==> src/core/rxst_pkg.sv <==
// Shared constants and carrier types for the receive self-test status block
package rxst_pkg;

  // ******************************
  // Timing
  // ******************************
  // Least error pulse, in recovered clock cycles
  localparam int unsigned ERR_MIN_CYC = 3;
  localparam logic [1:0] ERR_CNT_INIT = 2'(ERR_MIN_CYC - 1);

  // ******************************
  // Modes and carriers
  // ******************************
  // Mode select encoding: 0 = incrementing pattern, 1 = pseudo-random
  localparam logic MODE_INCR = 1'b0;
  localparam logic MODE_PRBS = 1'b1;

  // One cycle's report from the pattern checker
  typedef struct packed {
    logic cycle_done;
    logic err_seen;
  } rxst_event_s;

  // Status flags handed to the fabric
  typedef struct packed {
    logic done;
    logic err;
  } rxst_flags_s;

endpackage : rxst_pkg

--*--

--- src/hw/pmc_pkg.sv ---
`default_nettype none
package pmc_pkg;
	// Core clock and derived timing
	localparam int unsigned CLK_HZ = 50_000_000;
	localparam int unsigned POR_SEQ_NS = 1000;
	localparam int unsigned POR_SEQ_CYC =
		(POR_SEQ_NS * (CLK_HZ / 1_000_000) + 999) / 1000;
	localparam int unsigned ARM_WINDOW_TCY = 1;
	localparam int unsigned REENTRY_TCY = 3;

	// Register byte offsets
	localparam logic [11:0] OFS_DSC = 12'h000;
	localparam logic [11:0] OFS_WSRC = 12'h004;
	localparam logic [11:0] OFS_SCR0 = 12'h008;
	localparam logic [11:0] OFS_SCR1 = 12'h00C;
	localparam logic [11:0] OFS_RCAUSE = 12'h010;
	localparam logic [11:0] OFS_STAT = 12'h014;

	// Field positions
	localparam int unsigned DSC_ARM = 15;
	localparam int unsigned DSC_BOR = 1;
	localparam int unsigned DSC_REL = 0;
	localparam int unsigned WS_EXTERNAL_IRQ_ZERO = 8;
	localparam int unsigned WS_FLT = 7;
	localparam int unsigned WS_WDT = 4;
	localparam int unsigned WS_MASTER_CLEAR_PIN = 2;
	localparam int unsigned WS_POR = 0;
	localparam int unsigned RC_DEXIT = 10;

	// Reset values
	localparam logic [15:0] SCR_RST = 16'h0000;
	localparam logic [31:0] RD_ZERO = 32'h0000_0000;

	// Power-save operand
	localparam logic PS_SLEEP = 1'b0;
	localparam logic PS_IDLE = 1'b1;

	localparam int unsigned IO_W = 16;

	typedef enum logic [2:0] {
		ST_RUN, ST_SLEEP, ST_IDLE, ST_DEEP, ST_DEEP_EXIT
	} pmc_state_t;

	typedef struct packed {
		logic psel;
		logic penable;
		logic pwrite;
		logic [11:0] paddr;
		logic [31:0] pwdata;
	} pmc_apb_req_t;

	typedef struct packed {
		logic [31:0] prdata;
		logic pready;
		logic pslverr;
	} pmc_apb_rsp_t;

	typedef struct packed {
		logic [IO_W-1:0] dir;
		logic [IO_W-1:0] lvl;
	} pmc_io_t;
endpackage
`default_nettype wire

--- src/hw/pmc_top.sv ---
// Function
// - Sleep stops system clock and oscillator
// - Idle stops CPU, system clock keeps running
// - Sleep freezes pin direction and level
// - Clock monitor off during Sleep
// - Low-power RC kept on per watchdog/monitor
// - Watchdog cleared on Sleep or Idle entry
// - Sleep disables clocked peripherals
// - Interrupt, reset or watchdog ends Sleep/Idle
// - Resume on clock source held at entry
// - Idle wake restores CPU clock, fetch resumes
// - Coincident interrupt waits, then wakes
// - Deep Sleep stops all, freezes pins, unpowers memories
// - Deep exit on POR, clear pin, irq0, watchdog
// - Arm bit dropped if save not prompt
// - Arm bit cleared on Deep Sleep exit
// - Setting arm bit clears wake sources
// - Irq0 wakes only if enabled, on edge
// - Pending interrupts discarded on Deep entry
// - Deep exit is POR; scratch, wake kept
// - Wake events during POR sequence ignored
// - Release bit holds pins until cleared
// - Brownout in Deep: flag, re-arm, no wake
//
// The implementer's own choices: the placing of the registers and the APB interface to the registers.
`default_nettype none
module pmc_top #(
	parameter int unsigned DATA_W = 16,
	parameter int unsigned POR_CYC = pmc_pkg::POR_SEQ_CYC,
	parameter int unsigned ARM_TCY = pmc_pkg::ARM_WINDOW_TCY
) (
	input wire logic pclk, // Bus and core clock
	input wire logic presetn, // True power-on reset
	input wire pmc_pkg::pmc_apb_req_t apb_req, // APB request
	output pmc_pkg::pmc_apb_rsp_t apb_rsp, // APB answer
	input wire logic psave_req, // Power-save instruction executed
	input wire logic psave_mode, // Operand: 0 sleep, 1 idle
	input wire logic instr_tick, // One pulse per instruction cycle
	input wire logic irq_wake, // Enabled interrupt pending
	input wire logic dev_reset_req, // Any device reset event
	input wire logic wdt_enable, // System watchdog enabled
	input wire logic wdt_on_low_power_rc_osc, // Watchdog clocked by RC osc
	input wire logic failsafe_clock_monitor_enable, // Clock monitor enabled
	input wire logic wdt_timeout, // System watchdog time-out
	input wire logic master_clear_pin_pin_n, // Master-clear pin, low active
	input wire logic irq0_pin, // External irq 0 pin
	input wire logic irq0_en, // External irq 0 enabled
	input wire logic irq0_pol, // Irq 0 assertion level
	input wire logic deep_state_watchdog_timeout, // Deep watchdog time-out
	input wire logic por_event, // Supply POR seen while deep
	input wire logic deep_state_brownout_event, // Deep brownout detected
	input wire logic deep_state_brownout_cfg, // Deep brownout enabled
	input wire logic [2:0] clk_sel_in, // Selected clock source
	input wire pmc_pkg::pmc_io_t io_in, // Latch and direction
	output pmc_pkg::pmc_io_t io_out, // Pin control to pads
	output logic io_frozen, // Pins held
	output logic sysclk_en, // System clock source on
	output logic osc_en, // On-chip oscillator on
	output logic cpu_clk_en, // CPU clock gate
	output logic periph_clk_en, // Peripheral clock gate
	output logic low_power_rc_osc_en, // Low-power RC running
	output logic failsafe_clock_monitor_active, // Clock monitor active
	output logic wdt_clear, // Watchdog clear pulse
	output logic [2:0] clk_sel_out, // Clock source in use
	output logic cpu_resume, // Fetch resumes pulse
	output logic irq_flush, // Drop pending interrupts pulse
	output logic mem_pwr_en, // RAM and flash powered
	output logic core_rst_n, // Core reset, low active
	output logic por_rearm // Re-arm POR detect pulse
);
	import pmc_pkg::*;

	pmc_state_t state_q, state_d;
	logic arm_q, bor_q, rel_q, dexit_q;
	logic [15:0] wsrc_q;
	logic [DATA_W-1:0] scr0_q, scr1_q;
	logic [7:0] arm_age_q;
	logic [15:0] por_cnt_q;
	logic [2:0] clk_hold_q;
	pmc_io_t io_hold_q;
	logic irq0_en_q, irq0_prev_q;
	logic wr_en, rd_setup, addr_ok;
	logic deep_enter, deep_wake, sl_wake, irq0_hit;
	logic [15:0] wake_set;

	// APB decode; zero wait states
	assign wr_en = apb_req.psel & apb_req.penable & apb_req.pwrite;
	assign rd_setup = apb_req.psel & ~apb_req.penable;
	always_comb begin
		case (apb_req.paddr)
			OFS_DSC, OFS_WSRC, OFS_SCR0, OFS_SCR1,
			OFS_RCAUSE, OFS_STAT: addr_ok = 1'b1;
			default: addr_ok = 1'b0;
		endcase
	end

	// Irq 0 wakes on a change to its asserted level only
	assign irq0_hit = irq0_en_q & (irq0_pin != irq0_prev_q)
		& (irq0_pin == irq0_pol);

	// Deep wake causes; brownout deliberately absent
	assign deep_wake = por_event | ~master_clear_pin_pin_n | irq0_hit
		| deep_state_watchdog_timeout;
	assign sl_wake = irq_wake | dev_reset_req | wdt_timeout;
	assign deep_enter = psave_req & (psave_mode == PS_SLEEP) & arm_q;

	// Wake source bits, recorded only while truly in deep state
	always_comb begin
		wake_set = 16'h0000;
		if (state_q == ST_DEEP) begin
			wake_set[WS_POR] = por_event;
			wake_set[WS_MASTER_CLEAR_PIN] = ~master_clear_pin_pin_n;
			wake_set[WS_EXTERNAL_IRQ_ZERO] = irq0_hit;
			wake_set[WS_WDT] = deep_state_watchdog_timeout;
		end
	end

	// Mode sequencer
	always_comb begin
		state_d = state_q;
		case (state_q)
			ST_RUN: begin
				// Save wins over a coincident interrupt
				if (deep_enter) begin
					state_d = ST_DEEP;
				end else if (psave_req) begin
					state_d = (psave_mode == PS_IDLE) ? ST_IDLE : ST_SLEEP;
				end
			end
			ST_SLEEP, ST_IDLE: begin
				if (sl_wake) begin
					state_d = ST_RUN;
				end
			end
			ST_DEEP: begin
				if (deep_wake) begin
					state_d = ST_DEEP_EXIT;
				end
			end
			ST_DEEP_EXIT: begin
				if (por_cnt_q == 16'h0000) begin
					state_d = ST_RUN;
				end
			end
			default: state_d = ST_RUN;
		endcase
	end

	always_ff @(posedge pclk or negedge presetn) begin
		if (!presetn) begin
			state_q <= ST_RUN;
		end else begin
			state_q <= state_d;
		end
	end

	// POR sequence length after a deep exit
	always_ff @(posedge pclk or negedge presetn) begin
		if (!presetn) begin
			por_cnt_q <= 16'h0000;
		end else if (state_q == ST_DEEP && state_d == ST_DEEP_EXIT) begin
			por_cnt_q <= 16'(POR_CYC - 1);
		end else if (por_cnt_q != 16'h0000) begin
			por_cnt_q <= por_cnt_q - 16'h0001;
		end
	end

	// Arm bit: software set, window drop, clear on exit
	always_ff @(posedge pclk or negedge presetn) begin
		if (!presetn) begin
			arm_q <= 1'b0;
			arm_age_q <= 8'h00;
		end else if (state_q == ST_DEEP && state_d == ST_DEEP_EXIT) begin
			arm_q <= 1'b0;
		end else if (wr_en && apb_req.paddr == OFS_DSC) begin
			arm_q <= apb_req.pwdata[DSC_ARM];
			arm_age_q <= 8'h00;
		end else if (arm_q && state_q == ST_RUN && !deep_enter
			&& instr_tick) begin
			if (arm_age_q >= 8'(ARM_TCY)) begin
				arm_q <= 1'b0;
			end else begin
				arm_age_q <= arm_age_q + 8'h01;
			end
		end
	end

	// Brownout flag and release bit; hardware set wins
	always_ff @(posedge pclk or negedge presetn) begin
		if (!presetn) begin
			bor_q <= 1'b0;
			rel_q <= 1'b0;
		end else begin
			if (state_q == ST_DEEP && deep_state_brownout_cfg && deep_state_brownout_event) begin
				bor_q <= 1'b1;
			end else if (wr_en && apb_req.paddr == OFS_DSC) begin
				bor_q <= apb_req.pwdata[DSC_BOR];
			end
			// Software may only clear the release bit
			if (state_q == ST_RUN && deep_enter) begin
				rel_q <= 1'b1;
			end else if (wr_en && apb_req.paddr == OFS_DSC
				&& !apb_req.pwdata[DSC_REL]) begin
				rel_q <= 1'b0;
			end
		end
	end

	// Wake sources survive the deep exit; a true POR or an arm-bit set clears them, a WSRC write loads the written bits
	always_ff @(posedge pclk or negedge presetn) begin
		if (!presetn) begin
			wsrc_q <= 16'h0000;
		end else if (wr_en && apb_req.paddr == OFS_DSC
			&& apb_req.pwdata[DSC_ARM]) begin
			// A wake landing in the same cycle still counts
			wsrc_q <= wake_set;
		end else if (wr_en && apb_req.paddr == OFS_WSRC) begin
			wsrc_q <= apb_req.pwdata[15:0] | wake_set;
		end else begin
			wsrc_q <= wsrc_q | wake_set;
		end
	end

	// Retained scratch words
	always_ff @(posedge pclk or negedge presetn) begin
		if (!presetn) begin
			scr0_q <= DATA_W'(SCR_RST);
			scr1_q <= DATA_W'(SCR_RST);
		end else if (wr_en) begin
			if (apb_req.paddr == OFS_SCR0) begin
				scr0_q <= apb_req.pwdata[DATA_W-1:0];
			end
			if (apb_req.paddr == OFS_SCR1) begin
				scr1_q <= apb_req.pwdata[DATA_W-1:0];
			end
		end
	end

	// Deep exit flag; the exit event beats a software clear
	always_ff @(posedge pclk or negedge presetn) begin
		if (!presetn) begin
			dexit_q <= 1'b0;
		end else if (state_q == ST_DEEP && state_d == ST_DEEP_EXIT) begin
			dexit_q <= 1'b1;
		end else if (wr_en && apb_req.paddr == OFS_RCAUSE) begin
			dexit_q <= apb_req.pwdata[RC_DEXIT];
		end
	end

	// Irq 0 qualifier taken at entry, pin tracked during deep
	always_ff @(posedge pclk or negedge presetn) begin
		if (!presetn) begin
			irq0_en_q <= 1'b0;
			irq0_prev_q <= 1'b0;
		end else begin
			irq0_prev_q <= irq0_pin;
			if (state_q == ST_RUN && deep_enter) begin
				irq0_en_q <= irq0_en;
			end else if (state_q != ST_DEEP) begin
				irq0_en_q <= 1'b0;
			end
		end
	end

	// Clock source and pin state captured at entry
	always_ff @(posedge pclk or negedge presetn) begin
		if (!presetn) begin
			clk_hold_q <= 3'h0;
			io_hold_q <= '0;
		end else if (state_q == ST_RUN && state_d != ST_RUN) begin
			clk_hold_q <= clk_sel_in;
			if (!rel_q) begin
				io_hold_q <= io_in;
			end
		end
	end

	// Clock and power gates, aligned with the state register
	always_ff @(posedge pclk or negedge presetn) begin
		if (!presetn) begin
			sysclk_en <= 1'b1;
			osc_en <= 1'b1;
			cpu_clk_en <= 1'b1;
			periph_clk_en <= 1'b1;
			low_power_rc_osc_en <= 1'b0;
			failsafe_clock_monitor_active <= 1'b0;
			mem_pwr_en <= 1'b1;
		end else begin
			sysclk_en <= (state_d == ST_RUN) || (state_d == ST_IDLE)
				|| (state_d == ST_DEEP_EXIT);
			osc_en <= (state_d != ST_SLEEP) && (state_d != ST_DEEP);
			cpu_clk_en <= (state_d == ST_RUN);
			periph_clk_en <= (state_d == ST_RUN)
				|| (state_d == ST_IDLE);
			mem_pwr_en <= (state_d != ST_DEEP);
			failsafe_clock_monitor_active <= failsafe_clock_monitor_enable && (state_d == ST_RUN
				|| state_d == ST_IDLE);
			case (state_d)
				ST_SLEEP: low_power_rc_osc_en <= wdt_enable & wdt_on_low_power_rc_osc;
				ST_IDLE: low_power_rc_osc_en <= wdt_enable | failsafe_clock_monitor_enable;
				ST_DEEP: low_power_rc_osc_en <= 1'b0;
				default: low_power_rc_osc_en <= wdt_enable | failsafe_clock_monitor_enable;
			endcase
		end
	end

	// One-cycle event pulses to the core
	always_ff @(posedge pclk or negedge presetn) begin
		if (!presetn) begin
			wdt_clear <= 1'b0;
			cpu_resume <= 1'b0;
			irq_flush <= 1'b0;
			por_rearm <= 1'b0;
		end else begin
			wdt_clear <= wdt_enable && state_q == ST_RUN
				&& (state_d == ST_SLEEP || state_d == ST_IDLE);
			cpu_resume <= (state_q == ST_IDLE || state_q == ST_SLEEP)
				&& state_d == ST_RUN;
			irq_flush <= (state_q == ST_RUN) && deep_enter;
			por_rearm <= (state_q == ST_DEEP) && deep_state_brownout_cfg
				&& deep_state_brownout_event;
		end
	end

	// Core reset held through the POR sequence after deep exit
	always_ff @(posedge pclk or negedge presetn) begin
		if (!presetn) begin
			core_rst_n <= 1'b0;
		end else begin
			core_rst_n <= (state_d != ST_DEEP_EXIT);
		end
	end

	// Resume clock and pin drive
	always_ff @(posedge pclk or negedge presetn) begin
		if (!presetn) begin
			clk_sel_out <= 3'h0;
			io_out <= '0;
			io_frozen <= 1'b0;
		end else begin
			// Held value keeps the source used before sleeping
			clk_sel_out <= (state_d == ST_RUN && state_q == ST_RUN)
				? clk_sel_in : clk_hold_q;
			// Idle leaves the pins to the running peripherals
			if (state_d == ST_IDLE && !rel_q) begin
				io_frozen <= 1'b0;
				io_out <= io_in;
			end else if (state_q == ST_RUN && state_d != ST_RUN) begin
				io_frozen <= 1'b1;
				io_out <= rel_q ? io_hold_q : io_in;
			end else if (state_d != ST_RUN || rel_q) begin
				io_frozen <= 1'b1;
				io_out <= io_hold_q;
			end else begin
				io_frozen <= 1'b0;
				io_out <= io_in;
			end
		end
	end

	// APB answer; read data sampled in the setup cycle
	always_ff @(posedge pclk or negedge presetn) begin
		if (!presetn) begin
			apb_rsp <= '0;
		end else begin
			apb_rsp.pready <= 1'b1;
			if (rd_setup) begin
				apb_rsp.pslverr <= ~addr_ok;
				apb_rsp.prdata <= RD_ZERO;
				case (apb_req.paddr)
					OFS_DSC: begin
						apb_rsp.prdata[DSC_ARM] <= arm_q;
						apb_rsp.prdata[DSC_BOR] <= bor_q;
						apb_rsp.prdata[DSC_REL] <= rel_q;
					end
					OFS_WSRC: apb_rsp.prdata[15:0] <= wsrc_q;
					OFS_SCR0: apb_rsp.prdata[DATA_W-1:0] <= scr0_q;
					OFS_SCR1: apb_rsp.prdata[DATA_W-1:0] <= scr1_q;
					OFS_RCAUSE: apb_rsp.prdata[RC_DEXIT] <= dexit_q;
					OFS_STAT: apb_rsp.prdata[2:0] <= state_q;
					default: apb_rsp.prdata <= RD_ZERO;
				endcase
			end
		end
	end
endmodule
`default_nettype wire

--*--

(Activity) Return the lines of the records that include the string "after".

(Exercise solution)
	// POR sequence length after a deep exit
	// Core reset held through the POR sequence after deep exit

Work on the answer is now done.